### Task to complete
Which lines of the entries below include "failed"? List them all.

(Records from a collection)
## WorkingFinal
module WorkingFinal(input clk, input reset, input wire[15:0] mem_rdata, output wire[15:0] mem_addr, output wire[15:0] mem_wdata, output wire mem_we, output wire halt);
Size in the first run: about 3,000 cells after synthesis, ~240 flip-flops.
make LEC_CHECK=0 CAP_MARGIN=20 CORE_MARGIN=2 CORE_UTILIZATION=70 CTS_CLUSTER_SIZE=37 HOLD_SLACK_MARGIN=0.3 SETUP_SLACK_MARGIN=4.5 SLEW_MARGIN=20 finish   # period 30.8 ns
run.sh (not shown) runs the stock make flow with config.mk's settings and CLKGATE_MAP_FILE=.
The baseline did not get past global routing with GRT-0232.
Rerun with:
Settings changed: ABC_AREA set to 1, CORE_UTILIZATION 70 to 64, CTS_CLUSTER_SIZE 37 to unset, HOLD_SLACK_MARGIN 0.3 to unset, SETUP_SLACK_MARGIN 4.5 to unset.
Clock period 30.8 ns to 39.6 ns, I/O delays scaled along.
Outcome: With this change the flow went through all stages and came out clean; area after synthesis shrinks by 4.7%; die size climbs by 4.1%; synthesized cell count rose by 11%.
Rerun with:
Settings changed: ABC_AREA 1 to unset, CORE_UTILIZATION 64 to 65, SETUP_SLACK_MARGIN set to 5.0.
Clock period 39.6 ns to 30.0 ns, I/O delays scaled along.
Now the flow aborted during global routing.
Die area is higher by 3.3%.
Synthesized area is higher by 5.0%.
Synthesized cell count is lower by 10%.

---

WorkingFinal again, from the RTL that the note above started with.
export LEC_CHECK = 0
export CAP_MARGIN = 20
export CORE_MARGIN = 2
export CORE_UTILIZATION = 69
export MAX_ROUTING_LAYER = met4
export PLACE_DENSITY = 0.62
export SLEW_MARGIN = 20
export TNS_END_PERCENT = 5
create_clock -name core_clock -period 25.7 [get_ports {clk}]
The baseline finished with negative setup slack left.
Change:
Settings changed: CORE_UTILIZATION 69 to 63, PLACE_DENSITY 0.62 to unset, SETUP_SLACK_MARGIN set to 5.0, TNS_END_PERCENT 5 to unset.
Clock period 25.7 ns to 30.0 ns, I/O delays scaled along.
- With this change the flow failed in global routing (5_1_grt) on ODB-0269
- synthesized cell count does not change
- die size increases by roughly a tenth
- area after synthesis stays the same
Change:
Settings changed: CORE_UTILIZATION 63 to 40, MAX_ROUTING_LAYER met4 to unset, SETUP_SLACK_MARGIN 5.0 to unset.
Clock period 30.0 ns to 29.0 ns, I/O delays scaled along.
What happened:
- This time the run produced a clean layout
- die size went up by well over a third
- synthesized area stays the same
- synthesized cell count is unchanged
Change:
Settings changed: ABC_AREA set to 1, CORE_UTILIZATION 40 to 71.
Clock period 29.0 ns to 36.0 ns, I/O delays scaled along.
Outcome: The changed run finished clean; via count increases by 2.8%; global-route usage increases by 18 points; fmax decreases by 16%.
Change:
Settings changed: ABC_AREA 1 to unset, CORE_UTILIZATION 71 to 40.
The changed run went through all stages and came out clean.
Setup slack got worse by 870 ps.
Synthesized cell count goes down by about 10%.
Worst hold slack got worse by 12 ps.
Core utilization goes down by 32 points.
Flip-flop count stays the same.
Die size went up by about 80%.

---

run A:
WorkingFinal again, from the RTL that the note above started with.
export LEC_CHECK = 0
export ABC_AREA = 1
export CAP_MARGIN = 20
export CORE_MARGIN = 2
export CORE_UTILIZATION = 58
export HOLD_SLACK_MARGIN = -0.08
export SLEW_MARGIN = 20
create_clock -name core_clock -period 16.4 [get_ports {clk}]
Run A never completed; the flow aborted with a tool error in global routing.
#### Input delta (run B over run A)
Settings: changing CORE_UTILIZATION from 58 to 40; removing HOLD_SLACK_MARGIN (formerly -0.08); removing ABC_AREA (formerly 1); changing the clock period (ns, I/O delays scaled along) from 16.4 to 30.0.
### Flow results
Run B reached the final stage; the timing, DRC and antenna checks on its layout passed. In run B relative to run A, number of nets at floorplan had gone down by a little under 10%. Comparing run A and run B, the lower mux contribution to synthesized area was measured on run A. In the tables for run A and run B, HPWL after detailed placement reads higher with run B. Run A and run B ended up with roughly the same maximum buffer depth of the clock tree. Run B against run A: post-synth area from yosys stat rose 0.0011 sq mm, share of synthesized cell area in and, or, nand and nor gates shrank by 7.6 points.
For run C, these inputs were changed with respect to run B:
Settings: a change of CAP_MARGIN from 20 to 10; an added CELL_PAD_IN_SITES_GLOBAL_PLACEMENT of 2; an added PLACE_DENSITY_LB_ADDON of 0.02; an added CELL_PAD_IN_SITES_DETAIL_PLACEMENT of 1; a change of SLEW_MARGIN from 20 to 35; an added HOLD_SLACK_MARGIN of 0.19.
## What came out
Comparing run B against run C, there is no change at all in yosys synthesis chip area. Synthesized area came out exactly the same in run C and run B. Post-synthesis to final-layout area growth | run C above run B. Diff run B -> run C: total track usage rose by 3.4 points; core occupancy in the finished layout rose by 0.66 points.
The inputs of run D differ from those of run C as listed below.
Settings: SETUP_SLACK_MARGIN: unset -> 5.0; CORE_ASPECT_RATIO: unset -> 1.81; TNS_END_PERCENT: unset -> 5; CORE_UTILIZATION: 40 -> 66; PLACE_DENSITY_LB_ADDON: 0.02 -> unset; CELL_PAD_IN_SITES_GLOBAL_PLACEMENT: 2 -> unset; MAX_ROUTING_LAYER: unset -> met4; CAP_MARGIN: 10 -> 20; HOLD_SLACK_MARGIN: 0.19 -> unset; SLEW_MARGIN: 35 -> 20; CELL_PAD_IN_SITES_DETAIL_PLACEMENT: 1 -> unset.
### Flow results
Run D: aborted in global routing (tool error). Diff run C -> run D: die width now smaller; post-CTS setup-driven buffer insertion count now larger; pre-CTS setup slack now larger; initial core utilization now larger; final weighted congestion in routability-driven placement now larger. From run C to run D the numbers moved as follows: area of the core shows a reduction of 0.023 sq mm, die area shows a reduction of about 40%, standard cell area after detailed placement shows a reduction of about 1.1%, summed instance area of the synthesized netlist shows no meaningful change, count of cells resized by post-cts repair shows an increase of 186. Comparing run C with run D, the proportion of register bits with asynchronous set or reset after synthesis came out essentially unchanged.
Edits applied to the flow inputs when going from run D to run E:
Settings: clearing MAX_ROUTING_LAYER, which used to be met4; clearing SETUP_SLACK_MARGIN, which used to be 5.0; clearing CORE_ASPECT_RATIO, which used to be 1.81; swapping 66 for 49 in CORE_UTILIZATION; clearing TNS_END_PERCENT, which used to be 5; swapping 30.0 for 29.0 in the clock period (ns, I/O delays scaled along).
[summary]
- Run E: all stages complete, timing, DRC and antenna checks passed
- Run E vs. run D: instance area after placement increased 240 sq um, die size went up, number of buffers added by the clock tree synthesis step has increased, cell total after placement shows an increase of about 6%, starting density of the core went down 17 points.
- On placer's final routability congestion estimate, the lower figure sits with run E, not run D.

---

run 1:
WorkingFinal again, from the RTL that the note above started with.
clock: 21.0 ns
lec_check: 0
abc_area: 1
cap_margin: 20
core_margin: 2
core_utilization: 69
cts_cluster_diameter: 229
cts_cluster_size: 74
max_routing_layer: met4
place_density: 0.36
setup_slack_margin: 3.98
slew_margin: 20
tns_end_percent: 5
Run 1: it failed during global routing, and the tool reported GRT-0232.
What run 2 does differently from run 1 at the input level:
# run 1
export LEC_CHECK = 0
export ABC_AREA = 1
export CAP_MARGIN = 20
export CORE_MARGIN = 2
export CORE_UTILIZATION = 69
export CTS_CLUSTER_DIAMETER = 229
export CTS_CLUSTER_SIZE = 74
export MAX_ROUTING_LAYER = met4
export PLACE_DENSITY = 0.36
export SETUP_SLACK_MARGIN = 3.98
export SLEW_MARGIN = 20
export TNS_END_PERCENT = 5
create_clock -name core_clock -period 21.0 [get_ports {clk}]
# run 2
export LEC_CHECK = 0
export CAP_MARGIN = 20
export CORE_MARGIN = 2
export CORE_UTILIZATION = 58
export SETUP_SLACK_MARGIN = 5.0
export SLEW_MARGIN = 20
export TNS_END_PERCENT = 5
create_clock -name core_clock -period 30.0 [get_ports {clk}]
==> results <==
Run 2 completed; timing, DRC and antenna clean. Die outline width: run 2 > run 1. Against run 1, run 2 comes in 16 higher on number of buffers inserted during clock tree synthesis. In run 2, the post-synthesis net count came out 339 below the value in run 1. Relative to run 1, the placed instance area measured on run 2 has decreased by a little under 10%. Run 2 reports a higher cell area after synthesis than run 1 does.
[inputs] run 3 vs run 2
# run 2
export LEC_CHECK = 0
export CAP_MARGIN = 20
export CORE_MARGIN = 2
export CORE_UTILIZATION = 58
export SETUP_SLACK_MARGIN = 5.0
export SLEW_MARGIN = 20
export TNS_END_PERCENT = 5
create_clock -name core_clock -period 30.0 [get_ports {clk}]
# run 3
export LEC_CHECK = 0
export CAP_MARGIN = 15
export CELL_PAD_IN_SITES_DETAIL_PLACEMENT = 1
export CORE_MARGIN = 2
export CORE_UTILIZATION = 40
export SLEW_MARGIN = 0
create_clock -name core_clock -period 30.0 [get_ports {clk}]
==> comparison <==
From run 2 to run 3, sequential cell count did not move at all.
Looking at number of detailed-routing iterations run before antenna repair across run 2 and run 3, the one that comes out lower is run 3.
When the final numbers for run 2 and run 3 were put side by side, the critical path arrival turned out to be greater in run 3.
Lower number of tap cells inserted was reported by run 2, not run 3.
Critical path depth: run 3 < run 2
Area of the core was lower in run 2 than in run 3.
Diff run 2 -> run 3: detail-routed via count per cell lost about 9%; flop-to-flop setup slack now sits lower; non-clock buffer count in the final layout went down by 54%.
Modified inputs, run 4 compared to run 3
# run 3
export LEC_CHECK = 0
export CAP_MARGIN = 15
export CELL_PAD_IN_SITES_DETAIL_PLACEMENT = 1
export CORE_MARGIN = 2
export CORE_UTILIZATION = 40
export SLEW_MARGIN = 0
create_clock -name core_clock -period 30.0 [get_ports {clk}]
# run 4
export LEC_CHECK = 0
export CAP_MARGIN = 0
export CORE_MARGIN = 2
export CORE_UTILIZATION = 40
export SLEW_MARGIN = 0
create_clock -name core_clock -period 30.0 [get_ports {clk}]
### Flow results
- Compared with run 3, highest achievable clock rate in run 4 increased slightly.
- Summary: with run 3 as the reference, via count in run 4 moved down by a few percent.
- NOTE area of all placed cells without fillers run 3->run 4 decreased slightly
- Density: run 4 sparser than run 3
- Diff run 3 -> run 4: violation count after the first detailed-route iteration +533, setup slack +0.25 ns, hold slack ~0 delta.
- Compared with run 3, run 4 shows a lower total wire length.
- Per the comparison of run 4 with run 3, share of final layout cell area taken by clock buffers and inverters did not really move.
Modified inputs, run 5 compared to run 4
# run 4
export LEC_CHECK = 0
export CAP_MARGIN = 0
export CORE_MARGIN = 2
export CORE_UTILIZATION = 40
export SLEW_MARGIN = 0
create_clock -name core_clock -period 30.0 [get_ports {clk}]
# run 5
export LEC_CHECK = 0
export CAP_MARGIN = 20
export CORE_MARGIN = 2
export CORE_UTILIZATION = 40
export CTS_CLUSTER_SIZE = 80
export MIN_ROUTING_LAYER = met1
export SLEW_MARGIN = 35
export TNS_END_PERCENT = 25
create_clock -name core_clock -period 30.0 [get_ports {clk}]
Results
In terms of achievable clock frequency, run 5 and run 4 differ only marginally. On summed area of non-filler cells in the final layout, run 4 tracks run 5 almost exactly. Tally of non-filler cells in the final layout essentially unchanged between run 4 and run 5. In the reports for run 4 and run 5, the smaller total of clock buffers placed in the layout belongs to run 4.
Here is what was changed in the inputs of run 6 compared with run 5.
# run 5
export LEC_CHECK = 0
export CAP_MARGIN = 20
export CORE_MARGIN = 2
export CORE_UTILIZATION = 40
export CTS_CLUSTER_SIZE = 80
export MIN_ROUTING_LAYER = met1
export SLEW_MARGIN = 35
export TNS_END_PERCENT = 25
create_clock -name core_clock -period 30.0 [get_ports {clk}]
# run 6
export LEC_CHECK = 0
export ABC_AREA = 1
export CAP_MARGIN = 20
export CELL_PAD_IN_SITES_DETAIL_PLACEMENT = 2
export CORE_MARGIN = 6
export CORE_UTILIZATION = 40
export CTS_CLUSTER_SIZE = 22
export MIN_ROUTING_LAYER = met1
export SETUP_SLACK_MARGIN = 0.75
export SLEW_MARGIN = 35
export TNS_END_PERCENT = 25
create_clock -name core_clock -period 17.2 [get_ports {clk}]
==> results <==
Run 6 is listed as incomplete: the tool reported an error in detailed placement and the run ended there.
Die height of run 6 exceeds that of run 5 slightly.
Per the comparison of run 6 with run 5, synthesis area per yosys shrank by 4.7%; die outline width grew by 0.88%.
Compared to run 5, run 6 was floorplanned on a bigger die.
Synthesized instance count grows by more than 10% when moving from run 5 to run 6.
Run 5 → run 6: floorplan row count has decreased; count of distinct cell types in the synthesized netlist now smaller.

### Exercise answer
- With this change the flow failed in global routing (5_1_grt) on ODB-0269
Run 1: it failed during global routing, and the tool reported GRT-0232.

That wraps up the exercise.